Dive Brief:
- The Cypress-Fairbanks Independent School District in Houston tapped into a $1.2 million bond to ensure it could provide an immersive learning experience for its more than 115,000 students, wrote Becky Cook, the district’s director of instructional technology, in eSchoolNews.
- The district put weeks into research to ensure it had options that supported not just students but teachers, too, and ended up buying a bevy of technology — from interactive displays to software programs that support the displays.
- Now, multiple students can collaborate in real time while using the new boards and software. And educators got the professional learning they needed, through workshops and demonstrations, to ensure they use the new technology effectively.
Dive Insight:
Schools are tapping into a number of methods to expand how students learn about a subject by using technology such as interactive white boards, as mentioned by eSchoolNews, to virtual reality headsets. But teachers can also turn to hands-on options that don’t require an expensive investment in technology, from taking students outside into gardens for botany lessons to launching beekeeping projects on campus, such as Kellam High School in Virginia Beach, Virginia, chose to do.

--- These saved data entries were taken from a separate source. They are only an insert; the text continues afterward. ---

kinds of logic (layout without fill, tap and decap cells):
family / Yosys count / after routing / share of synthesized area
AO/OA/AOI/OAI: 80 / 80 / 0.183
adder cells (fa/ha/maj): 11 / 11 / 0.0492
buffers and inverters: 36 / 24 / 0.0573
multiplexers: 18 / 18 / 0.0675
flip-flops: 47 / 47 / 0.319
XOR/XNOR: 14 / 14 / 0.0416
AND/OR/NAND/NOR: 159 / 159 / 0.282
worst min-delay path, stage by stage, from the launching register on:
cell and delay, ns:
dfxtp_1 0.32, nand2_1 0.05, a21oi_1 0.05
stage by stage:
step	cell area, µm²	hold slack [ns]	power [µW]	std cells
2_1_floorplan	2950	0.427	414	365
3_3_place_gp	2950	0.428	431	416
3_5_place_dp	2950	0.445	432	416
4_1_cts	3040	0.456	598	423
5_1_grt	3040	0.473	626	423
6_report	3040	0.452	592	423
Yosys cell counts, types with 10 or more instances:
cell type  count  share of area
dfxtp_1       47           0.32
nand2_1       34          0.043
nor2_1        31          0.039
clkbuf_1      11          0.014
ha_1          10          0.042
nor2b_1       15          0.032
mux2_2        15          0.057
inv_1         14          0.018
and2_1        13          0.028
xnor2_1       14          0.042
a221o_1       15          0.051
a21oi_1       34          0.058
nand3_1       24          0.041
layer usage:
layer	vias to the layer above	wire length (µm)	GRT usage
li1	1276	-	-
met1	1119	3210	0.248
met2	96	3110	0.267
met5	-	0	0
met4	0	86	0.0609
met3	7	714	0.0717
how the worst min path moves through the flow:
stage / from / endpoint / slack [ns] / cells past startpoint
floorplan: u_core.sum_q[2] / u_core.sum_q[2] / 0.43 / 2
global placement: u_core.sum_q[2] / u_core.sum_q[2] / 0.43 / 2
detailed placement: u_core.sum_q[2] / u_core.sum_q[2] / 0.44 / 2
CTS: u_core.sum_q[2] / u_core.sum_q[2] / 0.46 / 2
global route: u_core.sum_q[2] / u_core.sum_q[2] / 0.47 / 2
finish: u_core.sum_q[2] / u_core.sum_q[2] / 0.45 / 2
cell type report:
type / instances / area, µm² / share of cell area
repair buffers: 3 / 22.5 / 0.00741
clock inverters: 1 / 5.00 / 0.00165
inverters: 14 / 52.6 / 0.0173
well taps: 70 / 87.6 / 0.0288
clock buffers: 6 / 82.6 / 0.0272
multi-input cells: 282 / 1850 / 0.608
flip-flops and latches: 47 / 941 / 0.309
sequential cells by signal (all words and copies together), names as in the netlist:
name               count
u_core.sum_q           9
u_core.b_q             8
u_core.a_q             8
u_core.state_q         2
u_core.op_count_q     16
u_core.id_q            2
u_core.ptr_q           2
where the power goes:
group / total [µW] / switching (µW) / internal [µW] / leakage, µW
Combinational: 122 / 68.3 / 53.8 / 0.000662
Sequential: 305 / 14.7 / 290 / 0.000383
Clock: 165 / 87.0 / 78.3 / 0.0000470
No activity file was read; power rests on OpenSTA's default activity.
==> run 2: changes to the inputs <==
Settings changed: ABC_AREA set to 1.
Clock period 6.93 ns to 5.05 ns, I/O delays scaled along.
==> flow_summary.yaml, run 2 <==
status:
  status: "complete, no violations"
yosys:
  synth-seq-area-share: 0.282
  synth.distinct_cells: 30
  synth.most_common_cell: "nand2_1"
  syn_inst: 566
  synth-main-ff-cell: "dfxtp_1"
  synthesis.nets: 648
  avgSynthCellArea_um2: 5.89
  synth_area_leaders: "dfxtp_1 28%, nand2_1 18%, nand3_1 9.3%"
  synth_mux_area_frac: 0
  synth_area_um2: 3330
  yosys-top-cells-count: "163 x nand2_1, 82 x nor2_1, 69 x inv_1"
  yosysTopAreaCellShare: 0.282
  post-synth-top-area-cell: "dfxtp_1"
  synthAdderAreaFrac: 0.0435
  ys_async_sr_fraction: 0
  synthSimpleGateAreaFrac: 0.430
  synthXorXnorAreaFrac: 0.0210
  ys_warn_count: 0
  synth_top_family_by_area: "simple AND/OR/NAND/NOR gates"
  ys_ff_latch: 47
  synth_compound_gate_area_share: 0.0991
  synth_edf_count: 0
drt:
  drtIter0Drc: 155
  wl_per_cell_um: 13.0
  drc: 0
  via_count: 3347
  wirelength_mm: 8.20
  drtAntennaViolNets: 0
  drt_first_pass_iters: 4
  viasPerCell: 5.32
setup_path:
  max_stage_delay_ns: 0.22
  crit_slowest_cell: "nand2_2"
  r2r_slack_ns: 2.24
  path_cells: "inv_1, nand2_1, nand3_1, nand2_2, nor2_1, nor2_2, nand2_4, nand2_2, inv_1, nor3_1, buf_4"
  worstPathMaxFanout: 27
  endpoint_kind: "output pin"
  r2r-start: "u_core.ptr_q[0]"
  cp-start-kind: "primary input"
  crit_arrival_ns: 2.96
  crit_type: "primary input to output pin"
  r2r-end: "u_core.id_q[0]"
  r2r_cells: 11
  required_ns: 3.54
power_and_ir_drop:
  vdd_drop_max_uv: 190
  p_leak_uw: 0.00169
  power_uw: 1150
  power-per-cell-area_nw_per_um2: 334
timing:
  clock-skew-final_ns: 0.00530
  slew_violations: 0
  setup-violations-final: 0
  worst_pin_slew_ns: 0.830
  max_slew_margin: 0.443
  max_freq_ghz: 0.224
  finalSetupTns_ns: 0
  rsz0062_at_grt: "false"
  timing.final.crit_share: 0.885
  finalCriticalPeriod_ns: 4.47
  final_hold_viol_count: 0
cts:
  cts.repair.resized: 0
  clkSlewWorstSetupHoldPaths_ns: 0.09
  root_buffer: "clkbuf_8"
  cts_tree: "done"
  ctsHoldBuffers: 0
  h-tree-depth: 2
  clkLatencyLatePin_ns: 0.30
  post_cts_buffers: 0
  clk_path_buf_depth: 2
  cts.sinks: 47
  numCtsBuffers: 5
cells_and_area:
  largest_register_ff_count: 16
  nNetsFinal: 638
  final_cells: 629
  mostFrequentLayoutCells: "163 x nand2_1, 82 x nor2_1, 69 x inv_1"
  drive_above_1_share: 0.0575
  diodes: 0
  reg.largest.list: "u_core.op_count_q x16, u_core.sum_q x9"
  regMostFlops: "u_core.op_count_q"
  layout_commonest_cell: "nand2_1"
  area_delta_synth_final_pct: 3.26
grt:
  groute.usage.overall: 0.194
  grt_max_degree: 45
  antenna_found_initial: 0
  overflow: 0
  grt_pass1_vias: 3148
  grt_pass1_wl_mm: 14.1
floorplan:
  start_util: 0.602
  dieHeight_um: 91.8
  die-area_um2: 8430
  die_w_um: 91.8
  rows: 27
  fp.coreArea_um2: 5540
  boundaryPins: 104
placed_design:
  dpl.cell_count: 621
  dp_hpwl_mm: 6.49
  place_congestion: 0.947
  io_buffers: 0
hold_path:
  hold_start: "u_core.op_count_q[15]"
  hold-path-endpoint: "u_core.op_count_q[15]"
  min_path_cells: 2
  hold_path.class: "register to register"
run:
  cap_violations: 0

Immersing students in history, on the other hand, can be challenging, but educators can tap into other options to bring the past alive. One method teachers can use is a walking tour, while another is inviting people who have first-hand knowledge of a time or place to the classrom, asking them to speak about their experiences through personal narratives, as did Downingtown High School East in Exton, Pennsylvania.
Field trips, which immerse students in an environment outside of their classrooms, also have been shown to benefit academics, from producing higher test scores in the sciences to piquing interest in a variety of subjects.
By expanding a student’s education beyond textbooks, and immersing them more deeply into their learning, educators can help broaden learning and potentially academic achievement as well.